• **BRIEF**: Start at the line in the entries below that contains "[through the flow]", stop at the line that contains "[worst paths after layout]", and output exactly the lines in that span, both ends included.

• **RECORD SET**:
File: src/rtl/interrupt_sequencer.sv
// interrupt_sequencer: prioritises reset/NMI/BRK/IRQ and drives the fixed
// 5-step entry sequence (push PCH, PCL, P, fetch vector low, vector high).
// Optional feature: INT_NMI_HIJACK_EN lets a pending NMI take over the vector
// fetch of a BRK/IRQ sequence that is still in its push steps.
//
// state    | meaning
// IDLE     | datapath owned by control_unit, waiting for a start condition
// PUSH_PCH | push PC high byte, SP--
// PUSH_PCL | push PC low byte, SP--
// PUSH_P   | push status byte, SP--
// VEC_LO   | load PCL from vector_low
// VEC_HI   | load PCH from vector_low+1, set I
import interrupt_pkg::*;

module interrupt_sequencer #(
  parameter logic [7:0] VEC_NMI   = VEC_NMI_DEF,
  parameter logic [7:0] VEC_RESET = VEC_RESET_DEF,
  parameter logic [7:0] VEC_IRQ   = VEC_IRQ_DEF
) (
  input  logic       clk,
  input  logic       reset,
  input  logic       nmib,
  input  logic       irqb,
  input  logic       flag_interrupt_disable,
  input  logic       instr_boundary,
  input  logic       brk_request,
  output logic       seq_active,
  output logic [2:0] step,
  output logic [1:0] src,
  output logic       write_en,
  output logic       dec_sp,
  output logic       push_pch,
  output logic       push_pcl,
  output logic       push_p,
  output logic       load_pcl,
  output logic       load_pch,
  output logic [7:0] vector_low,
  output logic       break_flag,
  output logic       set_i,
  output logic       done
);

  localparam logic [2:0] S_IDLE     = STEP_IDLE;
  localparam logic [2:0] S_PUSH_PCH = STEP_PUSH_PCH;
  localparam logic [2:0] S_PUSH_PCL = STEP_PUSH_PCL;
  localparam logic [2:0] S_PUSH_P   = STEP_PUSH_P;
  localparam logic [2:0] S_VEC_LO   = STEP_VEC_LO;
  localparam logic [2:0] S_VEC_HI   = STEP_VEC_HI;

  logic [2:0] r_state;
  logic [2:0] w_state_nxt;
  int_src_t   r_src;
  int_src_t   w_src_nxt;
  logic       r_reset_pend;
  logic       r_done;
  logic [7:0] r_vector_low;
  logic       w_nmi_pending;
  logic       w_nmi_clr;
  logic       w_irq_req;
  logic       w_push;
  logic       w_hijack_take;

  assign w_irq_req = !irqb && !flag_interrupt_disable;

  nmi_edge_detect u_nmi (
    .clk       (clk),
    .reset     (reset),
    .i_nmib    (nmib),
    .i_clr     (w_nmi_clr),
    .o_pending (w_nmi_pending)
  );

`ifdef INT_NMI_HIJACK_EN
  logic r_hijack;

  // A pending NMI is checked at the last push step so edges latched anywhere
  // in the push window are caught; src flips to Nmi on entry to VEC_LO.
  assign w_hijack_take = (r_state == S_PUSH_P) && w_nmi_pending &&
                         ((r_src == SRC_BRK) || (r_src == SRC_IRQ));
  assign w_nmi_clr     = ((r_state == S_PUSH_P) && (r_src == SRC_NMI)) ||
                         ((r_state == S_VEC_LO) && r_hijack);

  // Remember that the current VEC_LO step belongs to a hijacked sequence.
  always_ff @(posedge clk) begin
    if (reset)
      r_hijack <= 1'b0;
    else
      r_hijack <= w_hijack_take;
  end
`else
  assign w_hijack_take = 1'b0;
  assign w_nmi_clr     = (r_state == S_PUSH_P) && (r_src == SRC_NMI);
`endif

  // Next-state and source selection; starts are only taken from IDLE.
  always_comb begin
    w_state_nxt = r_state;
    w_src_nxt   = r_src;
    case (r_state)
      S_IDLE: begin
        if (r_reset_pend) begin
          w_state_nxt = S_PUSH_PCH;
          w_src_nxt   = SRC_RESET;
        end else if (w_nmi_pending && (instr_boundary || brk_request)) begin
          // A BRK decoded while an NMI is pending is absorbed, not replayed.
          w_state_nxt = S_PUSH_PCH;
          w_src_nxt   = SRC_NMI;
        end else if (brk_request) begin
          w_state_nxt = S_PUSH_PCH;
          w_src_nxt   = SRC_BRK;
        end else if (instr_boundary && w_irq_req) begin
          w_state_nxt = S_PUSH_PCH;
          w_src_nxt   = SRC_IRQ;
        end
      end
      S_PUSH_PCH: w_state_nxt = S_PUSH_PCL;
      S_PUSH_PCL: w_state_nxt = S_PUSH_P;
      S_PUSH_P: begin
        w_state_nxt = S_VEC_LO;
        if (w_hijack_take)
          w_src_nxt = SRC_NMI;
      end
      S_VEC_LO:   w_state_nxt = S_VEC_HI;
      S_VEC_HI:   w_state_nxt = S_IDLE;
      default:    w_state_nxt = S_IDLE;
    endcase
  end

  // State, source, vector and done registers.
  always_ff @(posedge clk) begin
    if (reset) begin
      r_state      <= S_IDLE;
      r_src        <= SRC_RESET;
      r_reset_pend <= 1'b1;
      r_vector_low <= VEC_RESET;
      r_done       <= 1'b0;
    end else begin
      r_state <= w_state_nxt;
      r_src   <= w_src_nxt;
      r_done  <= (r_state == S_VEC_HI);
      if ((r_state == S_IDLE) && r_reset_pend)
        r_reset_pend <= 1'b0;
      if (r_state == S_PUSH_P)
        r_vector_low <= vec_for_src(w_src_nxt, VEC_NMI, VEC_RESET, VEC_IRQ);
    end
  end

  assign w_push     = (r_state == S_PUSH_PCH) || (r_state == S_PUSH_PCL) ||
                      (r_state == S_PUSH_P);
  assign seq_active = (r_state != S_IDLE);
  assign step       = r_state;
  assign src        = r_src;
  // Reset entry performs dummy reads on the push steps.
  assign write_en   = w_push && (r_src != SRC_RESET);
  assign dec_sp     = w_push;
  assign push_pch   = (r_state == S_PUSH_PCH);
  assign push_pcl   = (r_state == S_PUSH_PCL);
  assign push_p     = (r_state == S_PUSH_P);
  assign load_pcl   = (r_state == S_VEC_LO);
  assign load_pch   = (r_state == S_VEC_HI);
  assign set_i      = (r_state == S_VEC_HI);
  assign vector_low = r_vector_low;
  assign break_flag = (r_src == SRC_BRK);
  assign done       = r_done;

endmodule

==

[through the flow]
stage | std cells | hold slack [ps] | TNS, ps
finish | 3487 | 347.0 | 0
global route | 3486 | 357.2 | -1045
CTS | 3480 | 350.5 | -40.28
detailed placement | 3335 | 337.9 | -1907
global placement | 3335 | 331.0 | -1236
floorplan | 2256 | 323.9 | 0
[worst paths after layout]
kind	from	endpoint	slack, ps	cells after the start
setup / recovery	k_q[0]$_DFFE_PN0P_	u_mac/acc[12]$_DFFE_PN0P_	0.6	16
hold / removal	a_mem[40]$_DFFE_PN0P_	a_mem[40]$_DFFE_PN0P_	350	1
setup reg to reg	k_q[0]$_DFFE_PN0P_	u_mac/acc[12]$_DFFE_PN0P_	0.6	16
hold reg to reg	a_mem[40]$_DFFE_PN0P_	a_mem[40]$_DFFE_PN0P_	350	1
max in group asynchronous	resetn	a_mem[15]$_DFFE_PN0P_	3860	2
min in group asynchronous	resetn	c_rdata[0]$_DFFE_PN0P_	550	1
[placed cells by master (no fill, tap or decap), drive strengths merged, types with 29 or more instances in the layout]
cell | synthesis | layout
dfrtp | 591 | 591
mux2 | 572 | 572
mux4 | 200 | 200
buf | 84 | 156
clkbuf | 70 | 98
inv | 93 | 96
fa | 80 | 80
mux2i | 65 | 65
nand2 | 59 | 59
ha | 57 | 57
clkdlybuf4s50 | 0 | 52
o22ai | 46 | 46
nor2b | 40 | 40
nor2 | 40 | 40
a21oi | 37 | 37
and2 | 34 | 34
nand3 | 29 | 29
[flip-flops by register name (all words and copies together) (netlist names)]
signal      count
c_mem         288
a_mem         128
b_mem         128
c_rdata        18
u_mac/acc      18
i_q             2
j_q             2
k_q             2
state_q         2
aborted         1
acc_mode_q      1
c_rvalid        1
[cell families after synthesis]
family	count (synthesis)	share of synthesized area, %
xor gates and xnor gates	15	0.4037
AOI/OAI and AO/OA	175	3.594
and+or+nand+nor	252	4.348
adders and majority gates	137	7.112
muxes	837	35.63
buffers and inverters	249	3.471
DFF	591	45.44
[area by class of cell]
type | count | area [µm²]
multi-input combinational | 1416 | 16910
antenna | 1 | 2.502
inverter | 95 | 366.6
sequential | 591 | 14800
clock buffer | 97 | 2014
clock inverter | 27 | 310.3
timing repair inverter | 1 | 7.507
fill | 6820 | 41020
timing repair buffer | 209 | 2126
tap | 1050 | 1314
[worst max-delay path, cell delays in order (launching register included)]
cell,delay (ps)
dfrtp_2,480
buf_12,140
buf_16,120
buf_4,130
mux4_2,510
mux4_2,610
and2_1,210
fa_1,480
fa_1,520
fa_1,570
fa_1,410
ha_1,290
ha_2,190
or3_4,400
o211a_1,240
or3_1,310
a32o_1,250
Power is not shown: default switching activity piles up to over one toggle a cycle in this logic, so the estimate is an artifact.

• **PROBLEM SOLUTION**:
[through the flow]
stage | std cells | hold slack [ps] | TNS, ps
finish | 3487 | 347.0 | 0
global route | 3486 | 357.2 | -1045
CTS | 3480 | 350.5 | -40.28
detailed placement | 3335 | 337.9 | -1907
global placement | 3335 | 331.0 | -1236
floorplan | 2256 | 323.9 | 0
[worst paths after layout]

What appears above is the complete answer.